== Exercise directions ==
Across the records that follow, determine how many lines contain "gfree" and give only the resulting number.

== Exercise input ==
This is an optimization exercise on Yosys and OpenROAD, whose aim is small area, a short achievable clock period and few clock cycles, not a production implementation.
Where RTL was checked, it was by simulation tests only, not by an equivalence proof against the original.
Power and IR drop assume default switching activity.

==> run C <==
==> flow/design.v <==
module awx_draw (
    input  wire        clk,
    input  wire        rst,
    input  wire        cmd_valid,
    output wire        cmd_ready,
    input  wire [63:0] cmd_desc,
    input  wire [1:0]  cfg_orient,
    input  wire [2:0]  flag_clr,
    output wire        tx_valid,
    input  wire        tx_ready,
    output wire        tx_cmd,
    output wire [15:0] tx_data,
    input  wire        tx_idle,
    output reg  [13:0] win_remain,
    output reg  [2:0]  flags         
);
    localparam [3:0] OP_NOP    = 4'h0,
                     OP_SETWIN = 4'h1,
                     OP_PIXEL  = 4'h2,
                     OP_POINT  = 4'h3,
                     OP_FILL   = 4'h4,
                     OP_LINE   = 4'h5,
                     OP_RECT   = 4'h6,
                     OP_CIRCLE = 4'h7;
    localparam [1:0] T_IDLE = 2'd0, T_DEC = 2'd1, T_RUN = 2'd2;
    localparam [3:0] G_IDLE = 4'd0,
                     G_LOUT = 4'd1,    
                     G_LI1  = 4'd2,    
                     G_LI2  = 4'd3,    
                     G_LI3  = 4'd4,    
                     G_LI4  = 4'd5,    
                     G_LCHK = 4'd6,    
                     G_LS1  = 4'd7,    
                     G_LS2  = 4'd8,    
                     G_LS3  = 4'd9,    
                     G_CIRC = 4'd10,
                     G_WCHK = 4'd11;   
    reg [1:0] tstate;
    reg       rdy;
    assign cmd_ready = rdy;
    reg [3:0]  op;
    reg        zok;                  
    reg [8:0]  fx1, fy1, fx2, fy2;   
    reg [15:0] color;
    reg        o;                    
    always @(posedge clk) begin
        if (rdy) begin
            op    <= cmd_desc[63:60];
            zok   <= (cmd_desc[59:56] == 4'd0) && (cmd_desc[19:16] == 4'd0);
            fx1   <= cmd_desc[55:47];
            fy1   <= cmd_desc[46:38];
            fx2   <= cmd_desc[37:29];
            fy2   <= cmd_desc[28:20];
            color <= cmd_desc[15:0];
            o     <= cfg_orient[1];
        end
    end
    wire zx1 = (fx1 == 9'd0);
    wire zy1 = (fy1 == 9'd0);
    wire zx2 = (fx2 == 9'd0);
    wire zy2 = (fy2 == 9'd0);
    wire zc  = (color == 16'd0);
    wire d_nop    = (op == OP_NOP)    && zok && zx1 && zy1 && zx2 && zy2 && zc;
    wire d_setwin = (op == OP_SETWIN) && zok && zc;
    wire d_pixel  = (op == OP_PIXEL)  && zok && zx1 && zy1 && zx2 && zy2;
    wire d_point  = (op == OP_POINT)  && zok && zx2 && zy2;
    wire d_fill   = (op == OP_FILL)   && zok;
    wire d_line   = (op == OP_LINE)   && zok;
    wire d_rect   = (op == OP_RECT)   && zok;
    wire d_circle = (op == OP_CIRCLE) && zok && zy2;
    wire ptw     = (op == OP_POINT) || (op == OP_LINE) || (op == OP_RECT) || (op == OP_CIRCLE);
    wire is_fill = (op == OP_FILL);
    wire is_rect = (op == OP_RECT);
    wire is_pt   = (op == OP_POINT);
    reg [3:0]  gst;
    reg [8:0]  r0, r1;           
    reg signed [11:0] e;         
    reg [9:0]  md, nd;           
    reg        sx, sy, xmaj, stepm;
    reg        lfirst;
    reg [1:0]  edge_n;
    reg [2:0]  k;                
    reg        cdec;
    reg        gvalid;
    reg [7:0]  gx, gy;
    reg        gxh, gyh;         
    wire       gon   = !gxh && !(gx[7] && (gx[6] || gx[5])) &&
                       !gyh && !gy[7] && !(gy[6] && (gy[5] || gy[4]));
    wire       gfree = !gvalid || !gon;
    wire       gpt   = gvalid && gon;
    reg        wreq, preq, cnt_act;
    reg        txv, tx_cmd_r, tx_col;
    reg [7:0]  tx_lo;
    reg [2:0]  eseq;
    assign tx_valid = txv;
    assign tx_cmd   = tx_cmd_r;
    assign tx_data  = {tx_col ? color[15:8] : 8'd0, tx_lo};
    wire fire = txv && tx_ready;
    wire sel_b = k[2];
    wire xneg  = k[1];
    wire yneg  = k[0];
    wire k_first = (k == 3'b111);
    wire k_second = (k == 3'b101);
    wire k_last  = (k == 3'b110);
    reg [2:0] k_next;
    always @(*) begin
        case (k)
            3'b111: k_next = 3'b101;
            3'b101: k_next = 3'b010;
            3'b010: k_next = 3'b011;
            3'b011: k_next = 3'b100;
            3'b100: k_next = 3'b001;
            3'b001: k_next = 3'b000;
            3'b000: k_next = 3'b110;
            default: k_next = 3'b111;
        endcase
    end
    reg [10:0] ax, bx, ay, by;
    reg        ix, iy;
    always @(*) begin
        ax = 11'd0; bx = {2'b00, r0}; ix = 1'b0;
        ay = 11'd0; by = {2'b00, r1}; iy = 1'b0;
        case (gst)
            G_LI1, G_WCHK: begin
                ax = {2'b00, fx2}; ix = 1'b1;
                ay = {2'b00, fy2}; iy = 1'b1;
            end
            G_LI2: begin
                bx = {md[9], md}; ix = sx;
                by = {nd[9], nd}; iy = sy;
            end
            G_LI3: begin
                ax = {md[9], md}; bx = {nd[9], nd}; ix = 1'b1;
            end
            G_CIRC: begin
                ax = {2'b00, fx1}; bx = {2'b00, sel_b ? r1 : r0}; ix = xneg;
                ay = {2'b00, fy1}; by = {2'b00, sel_b ? r0 : r1}; iy = yneg;
            end
            default: ;
        endcase
    end
    wire [10:0] sx_sum = ax + (bx ^ {11{ix}}) + {10'd0, ix};
    wire [10:0] sy_sum = ay + (by ^ {11{iy}}) + {10'd0, iy};
    reg [11:0] be;
    reg        ie;
    always @(*) begin
        be = {2'b00, md}; ie = 1'b0;
        if (gst == G_LS2 || gst == G_LS3) begin
            be = {2'b00, nd}; ie = 1'b1;
        end else if (gst == G_CIRC) begin
            if (k_first) begin be = {2'b00, r0, 1'b1}; ie = 1'b0; end
            else           begin be = {2'b00, r1, 1'b1}; ie = 1'b1; end
        end
    end
    wire signed [11:0] se = e + $signed(be ^ {12{ie}}) + $signed({11'd0, ie});
    wire win_ok = !sx_sum[10] && (fx2 < 9'd160) && !sy_sum[10] && (fy2 < 9'd80);
    wire dpos = !e[11] && (e != 12'sd0);
    wire [9:0] cgap = {1'b0, r1} - {1'b0, r0};
    wire cont = !cgap[9] && ((cgap[8:1] != 8'd0) || (cgap[0] && !dpos));    
    wire       r0_down = (gst == G_LS3) && sx;
    wire       r1_down = ((gst == G_LS3) && sy) || (gst == G_CIRC);
    wire [8:0] r0_step = r0 + {{8{r0_down}}, 1'b1};
    wire [8:0] r1_step = r1 + {{8{r1_down}}, 1'b1};
    wire fx_end    = (r0 == fx2);
    wire fy_end    = (r1 == fy2);
    wire fill_last = fx_end && fy_end;
    wire lmaj   = is_rect ? !edge_n[0] : xmaj;
    wire at_end = is_pt || (lmaj ? fx_end : fy_end);
    wire last_edge = !is_rect || (edge_n == 2'd3);
    wire win_data  = (op != OP_SETWIN);
    wire tx_last   = (eseq == 3'd7) ? (!is_fill || fill_last)
                                    : ((eseq == 3'd6) && !win_data);
    wire start_src = ptw ? gpt : wreq;
    wire start_win = (tstate == T_RUN) && !txv && tx_idle && start_src;
    wire start_pix = (tstate == T_RUN) && !txv && preq;
    wire [2:0] nseq   = eseq + 3'd1;
    reg  [7:0] csel;
    always @(*) begin
        case (nseq)
            3'd1:    csel = ptw ? gx[7:0] : fx1[7:0];
            3'd2:    csel = ptw ? gx[7:0] : fx2[7:0];
            3'd4:    csel = ptw ? gy[7:0] : fy1[7:0];
            default: csel = ptw ? gy[7:0] : fy2[7:0];
        endcase
    end
    wire       x_part = (nseq == 3'd1) || (nseq == 3'd2);
    wire [7:0] cval   = csel + ((x_part ^ o) ? 8'd26 : 8'd1);
    always @(posedge clk) begin
        if (rst) begin
            txv <= 1'b0;
        end else if (start_win) begin
            txv      <= 1'b1;
            tx_cmd_r <= 1'b1;
            tx_lo    <= 8'h2A;
            tx_col   <= 1'b0;
            eseq     <= 3'd0;
        end else if (start_pix) begin
            txv      <= 1'b1;
            tx_cmd_r <= 1'b0;
            tx_lo    <= color[7:0];
            tx_col   <= 1'b1;
            eseq     <= 3'd7;
        end else if (fire) begin
            case (eseq)
                3'd2: begin
                    tx_cmd_r <= 1'b1;
                    tx_lo    <= 8'h2B;
                    eseq     <= nseq;
                end
                3'd5: begin
                    tx_cmd_r <= 1'b1;
                    tx_lo    <= 8'h2C;
                    eseq     <= nseq;
                end
                3'd6: begin
                    if (win_data) begin
                        tx_cmd_r <= 1'b0;
                        tx_lo    <= color[7:0];
                        tx_col   <= 1'b1;
                        eseq     <= 3'd7;
                    end else begin
                        txv <= 1'b0;
                    end
                end
                3'd7: begin
                    if (tx_last) txv <= 1'b0;
                end
                default: begin
                    tx_cmd_r <= 1'b0;
                    tx_lo    <= cval;
                    eseq     <= nseq;
                end
            endcase
        end
    end
    wire it_en = is_fill ? (fire && eseq == 3'd7) : cnt_act;
    wire gwrite = gfree && ((gst == G_LOUT) || (gst == G_CIRC));
    wire wr_nz = (win_remain != 14'd0);
    wire done_now = (gst == G_IDLE) && !gpt && !wreq && !preq && !cnt_act &&
                    (!txv || (fire && tx_last));
    always @(posedge clk) begin
        if (rst) begin
            tstate     <= T_IDLE;
            rdy        <= 1'b1;
            gst        <= G_IDLE;
            gvalid     <= 1'b0;
            wreq       <= 1'b0;
            preq       <= 1'b0;
            cnt_act    <= 1'b0;
            win_remain <= 14'd0;
            flags      <= 3'd0;
        end else begin
            if (rdy)
                flags <= flags & ~flag_clr;
            if (gvalid && !gon)
                flags[0] <= 1'b1;
            if (gwrite) begin
                gvalid <= 1'b1;
                gx     <= sx_sum[7:0];
                gy     <= sy_sum[7:0];
                gxh    <= (sx_sum[10:8] != 3'd0);
                gyh    <= (sy_sum[10:8] != 3'd0);
            end else if ((fire && eseq == 3'd4 && ptw) || !gon) begin
                gvalid <= 1'b0;
            end
            if (start_win && !ptw)
                wreq <= 1'b0;
            if (start_pix)
                preq <= 1'b0;
            if (start_win) begin
                if (wr_nz) flags[1] <= 1'b1;
                win_remain <= 14'd0;
                if (op == OP_SETWIN) cnt_act <= 1'b1;
            end else if (cnt_act || (fire && eseq == 3'd7 && op == OP_PIXEL && wr_nz)) begin
                win_remain <= win_remain + {{13{!cnt_act}}, 1'b1};
            end else if (fire && eseq == 3'd7 && op == OP_PIXEL) begin
                flags[1] <= 1'b1;
            end
            if (it_en) begin
                if (fx_end) begin
                    r0 <= fx1;
                    r1 <= r1_step;
                end else begin
                    r0 <= r0_step;
                end
                if (fill_last) cnt_act <= 1'b0;
            end
            case (tstate)
                T_IDLE: if (cmd_valid) begin
                    tstate <= T_DEC;
                    rdy    <= 1'b0;
                end
                T_DEC: begin
                    tstate <= T_IDLE;
                    rdy    <= 1'b1;
                    if (d_nop) begin
                    end else if (d_setwin || d_fill) begin
                        r0     <= fx1;
                        r1     <= fy1;
                        gst    <= G_WCHK;
                        tstate <= T_RUN;
                        rdy    <= 1'b0;
                    end else if (d_pixel) begin
                        preq   <= 1'b1;
                        tstate <= T_RUN;
                        rdy    <= 1'b0;
                    end else if (d_point || d_line || d_rect) begin
                        r0     <= fx1;
                        r1     <= fy1;
                        edge_n <= 2'd0;
                        lfirst <= 1'b1;
                        gst    <= G_LOUT;
                        tstate <= T_RUN;
                        rdy    <= 1'b0;
                    end else if (d_circle) begin
                        r0     <= 9'd0;
                        r1     <= fx2;
                        e      <= 12'sd0;
                        k      <= 3'b111;
                        cdec   <= 1'b0;
                        gst    <= G_CIRC;
                        tstate <= T_RUN;
                        rdy    <= 1'b0;
                    end else begin
                        flags[2] <= 1'b1;
                    end
                end
                T_RUN: if (done_now) begin
                    tstate <= T_IDLE;
                    rdy    <= 1'b1;
                end
                default: begin
                    tstate <= T_IDLE;
                    rdy    <= 1'b1;
                end
            endcase
            case (gst)
                G_LOUT: if (gfree) begin
                    lfirst <= 1'b0;
                    if (is_pt)       gst <= G_IDLE;
                    else if (lfirst) gst <= G_LI1;
                    else             gst <= G_LCHK;
                end
                G_LI1: begin
                    md  <= sx_sum[9:0];
                    nd  <= sy_sum[9:0];
                    sx  <= sx_sum[10];
                    sy  <= sy_sum[10];
                    gst <= G_LI2;
                end
                G_LI2: begin
                    md  <= sx_sum[9:0];
                    nd  <= sy_sum[9:0];
                    gst <= is_rect ? G_LCHK : G_LI3;
                end
                G_LI3: begin
                    xmaj <= !sx_sum[10];
                    gst  <= G_LI4;
                end
                G_LI4: begin
                    if (xmaj) begin
                        md <= nd;
                        nd <= md;
                    end
                    e   <= 12'sd0;
                    gst <= G_LCHK;
                end
                G_LCHK: begin
                    if (at_end) begin
                        if (last_edge) begin
                            gst <= G_IDLE;
                        end else begin
                            edge_n <= edge_n + 2'd1;
                            r0     <= (edge_n == 2'd2) ? fx2 : fx1;
                            r1     <= (edge_n == 2'd1) ? fy2 : fy1;
                            gst    <= G_LOUT;
                        end
                    end else begin
                        stepm <= 1'b0;
                        gst   <= is_rect ? G_LS3 : G_LS1;
                    end
                end
                G_WCHK: begin
                    if (win_ok) wreq <= 1'b1;
                    else flags[0] <= 1'b1;
                    gst <= G_IDLE;
                end
                G_LS1: begin
                    e   <= se;
                    gst <= G_LS2;
                end
                G_LS2: begin
                    stepm <= !se[11];
                    gst <= G_LS3;
                end
                G_LS3: begin
                    if (stepm) e <= se;
                    if (lmaj || stepm) r0 <= r0_step;
                    if (!lmaj || stepm) r1 <= r1_step;
                    gst <= G_LOUT;
                end
                G_CIRC: if (gfree) begin
                    k <= k_next;
                    if (k_first || (k_second && cdec))
                        e <= se;
                    if (k_last) begin
                        cdec <= dpos;
                        r0   <= r0_step;
                        if (dpos) r1 <= r1_step;
                        if (!cont) gst <= G_IDLE;
                    end
                end
                default: ;
            endcase
        end
    end
endmodule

== Written solution ==
4